When the line containing "simple gates: 4697 / 34.6" appears in the entries below, begin printing there and stop after the line containing "part of all"; print each of those lines exactly and no other line.

++++++++++

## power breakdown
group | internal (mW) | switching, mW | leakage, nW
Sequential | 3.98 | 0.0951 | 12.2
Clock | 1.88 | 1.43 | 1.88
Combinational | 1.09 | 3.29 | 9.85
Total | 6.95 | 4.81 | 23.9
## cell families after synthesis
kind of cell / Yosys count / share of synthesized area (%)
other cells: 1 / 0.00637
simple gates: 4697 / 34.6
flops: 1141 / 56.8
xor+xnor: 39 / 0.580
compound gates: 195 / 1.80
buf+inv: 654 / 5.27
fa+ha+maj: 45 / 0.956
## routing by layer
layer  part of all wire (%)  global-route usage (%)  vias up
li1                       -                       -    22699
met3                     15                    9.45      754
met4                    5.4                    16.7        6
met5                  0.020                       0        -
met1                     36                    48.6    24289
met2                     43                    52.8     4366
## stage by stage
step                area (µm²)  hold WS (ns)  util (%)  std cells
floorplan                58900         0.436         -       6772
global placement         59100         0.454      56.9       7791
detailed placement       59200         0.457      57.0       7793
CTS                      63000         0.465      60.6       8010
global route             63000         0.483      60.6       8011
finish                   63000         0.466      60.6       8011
## src/design/clns_pkg.sv

```systemverilog
// clns_pkg: shared types and constants for the character display nibble sequencer.
// No dependencies; imported by every module of the block.
`default_nettype none

package clns_pkg;

    // Item kinds on the input side; the fourth code carries no meaning
    typedef enum logic [1:0] {
        KIND_MESSAGE = 2'd0,
        KIND_DATA    = 2'd1,
        KIND_COMMAND = 2'd2
    } kind_t;

    // Configuration register indexes
    localparam logic [0:0] REG_CLEAR_BEFORE_WRITE = 1'b0;
    localparam logic [0:0] REG_LINE_SEPARATOR     = 1'b1;

    localparam logic [7:0] LINE_SEP_RESET = 8'd43;

    // Display commands
    localparam logic [7:0] CMD_DDRAM_SET = 8'h80;
    localparam logic [7:0] ROW1_ADDR     = 8'h40;
    localparam logic [7:0] ROW2_ADDR     = 8'h14;
    localparam logic [7:0] ROW3_ADDR     = 8'h54;
    localparam logic [7:0] CMD_CLEAR     = 8'h01;
    localparam logic [7:0] CMD_HOME      = 8'h02;

    localparam logic [7:0] CMD_ROW1 = CMD_DDRAM_SET | ROW1_ADDR;
    localparam logic [7:0] CMD_ROW2 = CMD_DDRAM_SET | ROW2_ADDR;
    localparam logic [7:0] CMD_ROW3 = CMD_DDRAM_SET | ROW3_ADDR;

    // Register select levels
    localparam logic RS_COMMAND = 1'b0;
    localparam logic RS_DATA    = 1'b1;

    localparam int ROW_W = 3;

    // Default depth of the job queue between front and back
    localparam int JOB_DEPTH_DEF = 2;

    // One classified item: up to three bytes, sent in the order clear, body, home
    typedef struct packed {
        logic       has_home;
        logic       has_body;
        logic       has_clear;
        logic       body_rs;
        logic [7:0] body_byte;
    } job_t;

endpackage

`default_nettype wire

```

## src/design/clns_front.sv

```systemverilog
// clns_front: accepts input items, tracks message state, builds byte jobs.
// Holds the configuration registers. Depends on clns_pkg.
`default_nettype none

module clns_front (
    input  wire logic                clk,
    input  wire logic                rst_n,
    input  wire logic                push,
    output logic                     full,
    input  wire logic [1:0]          kind,
    input  wire logic [7:0]          byte_value,
    input  wire logic                message_end,
    input  wire logic                cfg_valid,
    output logic                     cfg_ready,
    input  wire logic [0:0]          cfg_index,
    input  wire logic [7:0]          cfg_data,
    output logic                     job_push,
    output clns_pkg::job_t           job,
    input  wire logic                job_full
);
    import clns_pkg::*;

    logic             clear_cfg_reg;
    logic [7:0]       sep_cfg_reg;
    logic [ROW_W-1:0] row_count_reg, row_count_next;
    logic             in_message_reg, in_message_next;
    logic             dropping_reg, dropping_next;

    logic             accept;
    logic [ROW_W-1:0] row_cur;
    logic [ROW_W-1:0] row_inc;
    logic             drop_cur;
    job_t             job_w;

    assign full      = job_full;
    assign cfg_ready = 1'b1;
    assign accept    = push && !job_full;

    always_comb
    begin
        job_w           = '0;
        row_count_next  = row_count_reg;
        in_message_next = in_message_reg;
        dropping_next   = dropping_reg;
        row_cur         = in_message_reg ? row_count_reg : '0;
        drop_cur        = in_message_reg ? dropping_reg : 1'b0;
        row_inc         = row_cur + ROW_W'(1);

        unique case (kind)
            KIND_DATA:
            begin
                job_w.has_body  = 1'b1;
                job_w.body_rs   = RS_DATA;
                job_w.body_byte = byte_value;
            end
            KIND_COMMAND:
            begin
                job_w.has_body  = 1'b1;
                job_w.body_rs   = RS_COMMAND;
                job_w.body_byte = byte_value;
            end
            KIND_MESSAGE:
            begin
                job_w.has_clear = !in_message_reg && clear_cfg_reg;
                row_count_next  = row_cur;
                dropping_next   = drop_cur;
                in_message_next = 1'b1;
                if (!drop_cur)
                begin
                    priority if (byte_value == 8'd0)
                    begin
                        dropping_next = 1'b1;
                    end
                    else if (byte_value == sep_cfg_reg)
                    begin
                        row_count_next  = row_inc;
                        job_w.body_rs   = RS_COMMAND;
                        priority if (row_inc == ROW_W'(1))
                        begin
                            job_w.has_body  = 1'b1;
                            job_w.body_byte = CMD_ROW1;
                        end
                        else if (row_inc == ROW_W'(2))
                        begin
                            job_w.has_body  = 1'b1;
                            job_w.body_byte = CMD_ROW2;
                        end
                        else if (row_inc == ROW_W'(3))
                        begin
                            job_w.has_body  = 1'b1;
                            job_w.body_byte = CMD_ROW3;
                        end
                        else
                        begin
                            dropping_next = 1'b1;
                        end
                    end
                    else
                    begin
                        job_w.has_body  = 1'b1;
                        job_w.body_rs   = RS_DATA;
                        job_w.body_byte = byte_value;
                    end
                end
                if (message_end)
                begin
                    job_w.has_home  = 1'b1;
                    in_message_next = 1'b0;
                    row_count_next  = '0;
                    dropping_next   = 1'b0;
                end
            end
            default:
            begin
                // meaningless kind: ignored
            end
        endcase
    end

    assign job      = job_w;
    assign job_push = accept && (job_w.has_clear || job_w.has_body || job_w.has_home);

    always_ff @(posedge clk or negedge rst_n)
    begin
        if (!rst_n)
        begin
            clear_cfg_reg  <= 1'b0;
            sep_cfg_reg    <= LINE_SEP_RESET;
            row_count_reg  <= '0;
            in_message_reg <= 1'b0;
            dropping_reg   <= 1'b0;
        end
        else
        begin
            if (cfg_valid)
            begin
                unique case (cfg_index)
                    REG_CLEAR_BEFORE_WRITE: clear_cfg_reg <= cfg_data[0];
                    REG_LINE_SEPARATOR:     sep_cfg_reg   <= cfg_data;
                    default:                ;
                endcase
            end
            if (accept)
            begin
                row_count_reg  <= row_count_next;
                in_message_reg <= in_message_next;
                dropping_reg   <= dropping_next;
            end
        end
    end

    // row count saturates at the fourth separator
    a_row_bound: assert property (@(posedge clk) disable iff (!rst_n)
        row_count_reg <= ROW_W'(4))
        else $error("row count past four");

    // dropping only makes sense inside a message
    a_drop_in_msg: assert property (@(posedge clk) disable iff (!rst_n)
        dropping_reg |-> in_message_reg)
        else $error("dropping outside a message");

endmodule

`default_nettype wire

```

## src/design/clns_job_fifo.sv

```systemverilog
// clns_job_fifo: short queue of byte jobs between front and back.
// Depends on clns_pkg for job_t.
`default_nettype none

module clns_job_fifo #(
    parameter int DEPTH = clns_pkg::JOB_DEPTH_DEF
) (
    input  wire logic            clk,
    input  wire logic            rst_n,
    input  wire logic            push,
    input  wire clns_pkg::job_t  push_job,
    output logic                 full,
    input  wire logic            pop,
    output logic                 head_valid,
    output clns_pkg::job_t       head_job
);
    import clns_pkg::*;

    localparam int PTR_W = (DEPTH > 1) ? $clog2(DEPTH) : 1;
    localparam int CNT_W = $clog2(DEPTH + 1);

    job_t             store_reg [DEPTH];
    logic [PTR_W-1:0] wr_ptr_reg, rd_ptr_reg;
    logic [CNT_W-1:0] count_reg;
    logic             do_push, do_pop;

    assign full       = (count_reg == CNT_W'(DEPTH));
    assign head_valid = (count_reg != '0);
    assign head_job   = store_reg[rd_ptr_reg];
    assign do_push    = push && !full;
    assign do_pop     = pop && head_valid;

    always_ff @(posedge clk)
    begin
        if (do_push)
        begin
            store_reg[wr_ptr_reg] <= push_job;
        end
    end

    always_ff @(posedge clk or negedge rst_n)
    begin
        if (!rst_n)
        begin
            wr_ptr_reg <= '0;
            rd_ptr_reg <= '0;
            count_reg  <= '0;
        end
        else
        begin
            if (do_push)
            begin
                wr_ptr_reg <= (wr_ptr_reg == PTR_W'(DEPTH - 1)) ? '0 : wr_ptr_reg + PTR_W'(1);
            end
            if (do_pop)
            begin
                rd_ptr_reg <= (rd_ptr_reg == PTR_W'(DEPTH - 1)) ? '0 : rd_ptr_reg + PTR_W'(1);
            end
            if (do_push && !do_pop)
            begin
                count_reg <= count_reg + CNT_W'(1);
            end
            else if (do_pop && !do_push)
            begin
                count_reg <= count_reg - CNT_W'(1);
            end
        end
    end

    // the front must never push into a full queue
    a_no_overflow: assert property (@(posedge clk) disable iff (!rst_n)
        push |-> !full)
        else $error("job pushed into full queue");

endmodule

`default_nettype wire

```

## src/design/clns_back.sv

```systemverilog
// clns_back: expands one byte job into nibble strobes, one per cycle while the
// one-entry output register it feeds is empty or popped. Depends on clns_pkg.
`default_nettype none

module clns_back (
    input  wire logic            clk,
    input  wire logic            rst_n,
    input  wire logic            job_valid,
    input  wire clns_pkg::job_t  job,
    output logic                 job_pop,
    output logic                 empty,
    input  wire logic            pop,
    output logic                 register_select,
    output logic [3:0]           nibble,
    output logic                 last_strobe
);
    import clns_pkg::*;

    // mask bit 0 clear, bit 1 body, bit 2 home
    logic [2:0] mask_reg, mask_next;
    logic       half_reg, half_next;
    logic [7:0] body_byte_reg, body_byte_next;
    logic       body_rs_reg, body_rs_next;
    logic       out_valid_reg, out_valid_next;
    logic       out_rs_reg, out_rs_next;
    logic [3:0] out_nib_reg, out_nib_next;
    logic       out_last_reg, out_last_next;

    logic [7:0] cur_byte;
    logic       cur_rs;
    logic [2:0] lowest;
    logic [2:0] mask_after;
    logic       active;
    logic       advance;
    logic       is_last;

    always_comb
    begin
        priority if (mask_reg[0])
        begin
            cur_byte = CMD_CLEAR;
            cur_rs   = RS_COMMAND;
        end
        else if (mask_reg[1])
        begin
            cur_byte = body_byte_reg;
            cur_rs   = body_rs_reg;
        end
        else
        begin
            cur_byte = CMD_HOME;
            cur_rs   = RS_COMMAND;
        end

        lowest     = mask_reg & (~mask_reg + 3'd1);
        mask_after = half_reg ? (mask_reg & ~lowest) : mask_reg;
        active     = (mask_reg != 3'd0);
        advance    = active && (!out_valid_reg || pop);
        is_last    = half_reg && (mask_after == 3'd0);
        job_pop    = job_valid && (!active || (advance && is_last));

        mask_next      = mask_reg;
        half_next      = half_reg;
        body_byte_next = body_byte_reg;
        body_rs_next   = body_rs_reg;
        out_valid_next = out_valid_reg && !pop;
        out_rs_next    = out_rs_reg;
        out_nib_next   = out_nib_reg;
        out_last_next  = out_last_reg;

        if (advance)
        begin
            out_valid_next = 1'b1;
            out_rs_next    = cur_rs;
            out_nib_next   = half_reg ? cur_byte[3:0] : cur_byte[7:4];
            out_last_next  = is_last;
            mask_next      = mask_after;
            half_next      = !half_reg;
        end
        if (job_pop)
        begin
            mask_next      = {job.has_home, job.has_body, job.has_clear};
            half_next      = 1'b0;
            body_byte_next = job.body_byte;
            body_rs_next   = job.body_rs;
        end
    end

    always_ff @(posedge clk)
    begin
        body_byte_reg <= body_byte_next;
        body_rs_reg   <= body_rs_next;
        out_rs_reg    <= out_rs_next;
        out_nib_reg   <= out_nib_next;
        out_last_reg  <= out_last_next;
    end

    always_ff @(posedge clk or negedge rst_n)
    begin
        if (!rst_n)
        begin
            mask_reg      <= 3'd0;
            half_reg      <= 1'b0;
            out_valid_reg <= 1'b0;
        end
        else
        begin
            mask_reg      <= mask_next;
            half_reg      <= half_next;
            out_valid_reg <= out_valid_next;
        end
    end

    assign empty           = !out_valid_reg;
    assign register_select = out_rs_reg;
    assign nibble          = out_nib_reg;
    assign last_strobe     = out_last_reg;

    // an idle back end always sits on a high-nibble boundary
    a_idle_half: assert property (@(posedge clk) disable iff (!rst_n)
        (mask_reg == 3'd0) |-> !half_reg)
        else $error("back end idle mid-byte");

endmodule

`default_nettype wire

```

## src/design/char_lcd_message_nibble_sequencer_core.sv

```systemverilog
// char_lcd_message_nibble_sequencer_core: top level of the 4-bit display bus sequencer.
// Instantiates clns_front, clns_job_fifo and clns_back; depends on clns_pkg.
//
// Usage:
//   Input queue: drive kind/byte_value/message_end and raise push; the item is
//   taken on an edge where push is high and full is low. Kind 0 is a message
//   byte, 1 a raw data byte, 2 a raw command byte; kind 3 is ignored.
//   Result queue: while empty is low, register_select/nibble/last_strobe hold
//   the oldest strobe; pop takes it. last_strobe marks an item's final strobe.
//   Config: cfg_valid/cfg_ready (ready is always high), cfg_index 0 selects
//   clear_before_write, 1 the line separator byte. Write only while idle.
// Timing:
//   An item that sends bytes passes the job queue, the back end load and the
//   output register before its first strobe shows. The back end emits one
//   strobe per cycle while pop keeps the output register free; each byte
//   (clear, body, home) takes two nibbles. Items that send nothing push no
//   job. The front keeps accepting until the job queue is full.
// Reset clears message state, queues and output; config returns to its
// defaults (no clear, separator 43). When pop stays low the output register
// holds its strobe, the back end stalls, and full rises once the queue fills.
`default_nettype none

module char_lcd_message_nibble_sequencer_core #(
    parameter int JOB_DEPTH = clns_pkg::JOB_DEPTH_DEF
) (
    input  wire logic        clk,
    input  wire logic        rst_n,
    input  wire logic        push,
    output logic             full,
    input  wire logic [1:0]  kind,
    input  wire logic [7:0]  byte_value,
    input  wire logic        message_end,
    output logic             empty,
    input  wire logic        pop,
    output logic             register_select,
    output logic [3:0]       nibble,
    output logic             last_strobe,
    input  wire logic        cfg_valid,
    output logic             cfg_ready,
    input  wire logic [0:0]  cfg_index,
    input  wire logic [7:0]  cfg_data
);
    import clns_pkg::*;

    // front -> queue
    logic job_push;
    job_t job_in;
    logic job_full;

    // queue -> back
    logic job_valid;
    job_t job_head;
    logic job_pop;

    // front: classification and message state, config registers
    clns_front u_front (
        .clk         (clk),
        .rst_n       (rst_n),
        .push        (push),
        .full        (full),
        .kind        (kind),
        .byte_value  (byte_value),
        .message_end (message_end),
        .cfg_valid   (cfg_valid),
        .cfg_ready   (cfg_ready),
        .cfg_index   (cfg_index),
        .cfg_data    (cfg_data),
        .job_push    (job_push),
        .job         (job_in),
        .job_full    (job_full)
    );

    // decouples classification from the slow bus side
    clns_job_fifo #(
        .DEPTH (JOB_DEPTH)
    ) u_job_fifo (
        .clk        (clk),
        .rst_n      (rst_n),
        .push       (job_push),
        .push_job   (job_in),
        .full       (job_full),
        .pop        (job_pop),
        .head_valid (job_valid),
        .head_job   (job_head)
    );

    // back: nibble strobes, one per cycle while the output is free or popped, into the output register
    clns_back u_back (
        .clk             (clk),
        .rst_n           (rst_n),
        .job_valid       (job_valid),
        .job             (job_head),
        .job_pop         (job_pop),
        .empty           (empty),
        .pop             (pop),
        .register_select (register_select),
        .nibble          (nibble),
        .last_strobe     (last_strobe)
    );

endmodule

`default_nettype wire
```
`config.mk`:
```
export PLATFORM = sky130hd
export DESIGN_NAME = address_range_to_cidr_blocks_top_flat
export DESIGN_NICKNAME = d
export VERILOG_FILES = /design/src/design/rcb_pkg.sv /design/src/design/rcb_if.sv /design/src/design/rcb_front.sv /design/src/design/rcb_queue.sv /design/src/design/rcb_back.sv /design/src/design/address_range_to_cidr_blocks_top.sv /design/src/flat_wrapper.sv
export SDC_FILE = /design/constraint.sdc
export NUM_CORES = 1
export LEC_CHECK = 0
export BUFFER_PORTS_ARGS = -buffer_cell sky130_fd_sc_hd__buf_4
export CAP_MARGIN = 20
export CORE_ASPECT_RATIO = 0.7
export CORE_UTILIZATION = 62
export DETAILED_ROUTE_END_ITERATION = 10
export MAX_ROUTING_LAYER = met4
export PLACE_DENSITY = 0.9
export SETUP_SLACK_MARGIN = 0.3
export SKIP_CTS_REPAIR_TIMING = 1
export SLEW_MARGIN = 25
export SYNTH_ARGS = -nofsm -noshare
export SYNTH_HDL_FRONTEND = slang
export SYNTH_SLANG_ARGS = --single-unit
export TNS_END_PERCENT = 10
```
`constraint.sdc`:
```
create_clock -name clock -period 9.15 [get_ports clock]
set_input_delay 0.915 -clock clock [delete_from_list [all_inputs] [get_ports clock]]
set_output_delay 0.915 -clock clock [all_outputs]
set_load 0.03 [all_outputs]
```
`src/rtl/fbgw_pkg.sv`:
```
// Shared types, constants and helper functions for the framebuffer glyph writer.
package fbgw_pkg;

  // Character cell geometry
  localparam int GLYPH_HEIGHT = 16;
  localparam int GLYPH_WIDTH  = 8;

  // Scan line index and pixel index widths
  localparam int LINE_W = $clog2(4095 * GLYPH_HEIGHT + 16);
  localparam int PIX_W  = $clog2(4095 * GLYPH_WIDTH + GLYPH_WIDTH);
  localparam int OFF_W  = PIX_W + 3;
  localparam int PROD_W = (LINE_W + 16 > 32) ? LINE_W + 16 : 32;

  // Configuration register indexes
  localparam int CFG_IDX_W = 3;
  localparam logic [CFG_IDX_W-1:0] REG_FRAME_BASE    = 3'd0;
  localparam logic [CFG_IDX_W-1:0] REG_LINE_PITCH    = 3'd1;
  localparam logic [CFG_IDX_W-1:0] REG_PIXEL_BITS    = 3'd2;
  localparam logic [CFG_IDX_W-1:0] REG_SCREEN_WIDTH  = 3'd3;
  localparam logic [CFG_IDX_W-1:0] REG_SCREEN_HEIGHT = 3'd4;

  // Request opcodes
  localparam logic OP_PIXEL = 1'b0;
  localparam logic OP_GLYPH = 1'b1;

  // Supported colour depths
  localparam logic [5:0] DEPTH_8  = 6'd8;
  localparam logic [5:0] DEPTH_16 = 6'd16;
  localparam logic [5:0] DEPTH_24 = 6'd24;
  localparam logic [5:0] DEPTH_32 = 6'd32;
  localparam logic [5:0] PIXEL_BITS_RESET = DEPTH_32;

  // Drawing request
  typedef struct packed {
    logic        op;
    logic [11:0] pos_x;
    logic [11:0] pos_y;
    logic [3:0]  glyph_line;
    logic [7:0]  glyph_bits;
    logic [31:0] color;
  } cmd_t;

  // Framebuffer write
  typedef struct packed {
    logic [31:0] write_addr;
    logic [31:0] write_data;
    logic [2:0]  write_bytes;
    logic        last;
  } mem_t;

  // Bytes per pixel, zero for an unsupported depth
  function automatic logic [2:0] depth_bytes(input logic [5:0] bits);
    logic [2:0] nb;
    case (bits)
      DEPTH_8:  nb = 3'd1;
      DEPTH_16: nb = 3'd2;
      DEPTH_24: nb = 3'd3;
      DEPTH_32: nb = 3'd4;
      default:  nb = 3'd0;
    endcase
    return nb;
  endfunction

  // Colour mask for a byte count
  function automatic logic [31:0] depth_mask(input logic [2:0] nb);
    logic [31:0] m;
    case (nb)
      3'd1:    m = 32'h0000_00ff;
      3'd2:    m = 32'h0000_ffff;
      3'd3:    m = 32'h00ff_ffff;
      default: m = 32'hffff_ffff;
    endcase
    return m;
  endfunction

endpackage

```
`src/rtl/framebuffer_pixel_glyph_writer.sv`:
```
// Framebuffer pixel and glyph-row writer: drawing requests in, byte writes out.
//
// Each request passes an input register, a multiply stage (scan line times
// pitch), and an emitter that puts out one framebuffer write per cycle while
// the write channel is not stalled. A pixel request gives at most one write; a
// glyph-row request gives one write per set bit of glyph_bits, lowest bit
// (leftmost pixel) first, with last set on the final one. Requests that give
// no writes (unsupported depth, pixel off screen, empty glyph row) are dropped
// in the pipeline and never reach the emitter. The emitter sets the rate: it
// holds an item until its last write goes out, while the input register and
// the multiply stage can take the next requests. The output register lets the
// next item advance while a write waits on mem_stall.
// Configuration is taken on any cycle with cfg_en, but must only change while
// the block is idle.
module framebuffer_pixel_glyph_writer import fbgw_pkg::*; (
  input  logic                 clk,
  input  logic                 rst,
  // request channel
  input  logic                 cmd_valid,
  output logic                 cmd_stall,
  input  cmd_t                 cmd,
  // write channel
  output logic                 mem_valid,
  input  logic                 mem_stall,
  output mem_t                 mem,
  // configuration
  input  logic                 cfg_en,
  input  logic [CFG_IDX_W-1:0] cfg_index,
  input  logic [31:0]          cfg_data
);

  // Configuration registers
  logic [31:0] frame_base;
  logic [15:0] line_pitch;
  logic [5:0]  pixel_bits;
  logic [11:0] screen_width;
  logic [11:0] screen_height;

  always_ff @(posedge clk) begin
    if (rst) begin
      frame_base    <= '0;
      line_pitch    <= '0;
      pixel_bits    <= PIXEL_BITS_RESET;
      screen_width  <= '0;
      screen_height <= '0;
    end else if (cfg_en) begin
      case (cfg_index)
        REG_FRAME_BASE:    frame_base    <= cfg_data;
        REG_LINE_PITCH:    line_pitch    <= cfg_data[15:0];
        REG_PIXEL_BITS:    pixel_bits    <= cfg_data[5:0];
        REG_SCREEN_WIDTH:  screen_width  <= cfg_data[11:0];
        REG_SCREEN_HEIGHT: screen_height <= cfg_data[11:0];
        default: ;
      endcase
    end
  end

  // Pipeline control
  logic s1_valid, s2_valid, s3_valid;
  logic s1_move, s2_move, s2_free, s3_free;
  logic out_free, emit, lastbit, accept;

  // Stage 1: input register
  cmd_t s1;

  // Stage 2: product and per-item fields
  logic [31:0]      s2_prod;
  logic [7:0]       s2_mask;
  logic [PIX_W-1:0] s2_x;
  logic [2:0]       s2_nb;
  logic [31:0]      s2_data;

  // Stage 3: emitter
  logic [31:0]      s3_row;
  logic [7:0]       s3_mask;
  logic [PIX_W-1:0] s3_x;
  logic [2:0]       s3_nb;
  logic [31:0]      s3_data;

  // Stage 1 decode
  logic [2:0]        nb1;
  logic              in_bounds;
  logic [7:0]        mask1;
  logic [LINE_W-1:0] line1;
  logic [PROD_W-1:0] prod1;
  logic [PIX_W-1:0]  x1;

  always_comb begin
    nb1       = depth_bytes(pixel_bits);
    in_bounds = (s1.pos_x < screen_width) && (s1.pos_y < screen_height);
    if (nb1 == 3'd0) begin
      mask1 = '0;
    end else if (s1.op == OP_GLYPH) begin
      mask1 = s1.glyph_bits;
    end else begin
      mask1 = {7'b0, in_bounds};
    end
    if (s1.op == OP_GLYPH) begin
      line1 = LINE_W'(s1.pos_y) * LINE_W'(GLYPH_HEIGHT) + LINE_W'(s1.glyph_line);
      x1    = PIX_W'(s1.pos_x) * PIX_W'(GLYPH_WIDTH);
    end else begin
      line1 = LINE_W'(s1.pos_y);
      x1    = PIX_W'(s1.pos_x);
    end
    prod1 = PROD_W'(line1) * PROD_W'(line_pitch);
  end

  // Emitter: lowest set bit picks the next pixel
  logic [2:0]       idx;
  logic [7:0]       mask_clr;
  logic [OFF_W-1:0] offset;
  logic [31:0]      addr;

  always_comb begin
    idx = '0;
    for (int i = GLYPH_WIDTH - 1; i >= 0; i--) begin
      if (s3_mask[i]) idx = 3'(i);
    end
    mask_clr = s3_mask & (s3_mask - 8'd1);
    lastbit  = (mask_clr == 8'd0);
    offset   = OFF_W'(s3_x + PIX_W'(idx)) * OFF_W'(s3_nb);
    addr     = s3_row + 32'(offset);
  end

  // Handshake chain
  assign out_free  = !mem_valid || !mem_stall;
  assign emit      = s3_valid && out_free;
  assign s3_free   = !s3_valid || (emit && lastbit);
  assign s2_move   = s2_valid && s3_free;
  assign s2_free   = !s2_valid || s2_move;
  assign s1_move   = s1_valid && s2_free;
  assign cmd_stall = s1_valid && !s1_move;
  assign accept    = cmd_valid && !cmd_stall;

  // Valid bits
  always_ff @(posedge clk) begin
    if (rst) begin
      s1_valid  <= 1'b0;
      s2_valid  <= 1'b0;
      s3_valid  <= 1'b0;
      mem_valid <= 1'b0;
    end else begin
      if (accept) begin
        s1_valid <= 1'b1;
      end else if (s1_move) begin
        s1_valid <= 1'b0;
      end
      // items with no writes are dropped here
      if (s1_move) begin
        s2_valid <= (mask1 != 8'd0);
      end else if (s2_move) begin
        s2_valid <= 1'b0;
      end
      if (s2_move) begin
        s3_valid <= 1'b1;
      end else if (emit && lastbit) begin
        s3_valid <= 1'b0;
      end
      if (emit) begin
        mem_valid <= 1'b1;
      end else if (!mem_stall) begin
        mem_valid <= 1'b0;
      end
    end
  end

  // Payload registers
  always_ff @(posedge clk) begin
    if (accept) begin
      s1 <= cmd;
    end
    if (s1_move) begin
      s2_prod <= prod1[31:0];
      s2_mask <= mask1;
      s2_x    <= x1;
      s2_nb   <= nb1;
      s2_data <= s1.color & depth_mask(nb1);
    end
    if (s2_move) begin
      s3_row  <= frame_base + s2_prod;
      s3_mask <= s2_mask;
      s3_x    <= s2_x;
      s3_nb   <= s2_nb;
      s3_data <= s2_data;
    end else if (emit) begin
      s3_mask <= mask_clr;
    end
    if (emit) begin
      mem.write_addr  <= addr;
      mem.write_data  <= s3_data;
      mem.write_bytes <= s3_nb;
      mem.last        <= lastbit;
    end
  end

endmodule

```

++++++++++

### WORKED SOLUTION
simple gates: 4697 / 34.6
flops: 1141 / 56.8
xor+xnor: 39 / 0.580
compound gates: 195 / 1.80
buf+inv: 654 / 5.27
fa+ha+maj: 45 / 0.956
## routing by layer
layer  part of all wire (%)  global-route usage (%)  vias up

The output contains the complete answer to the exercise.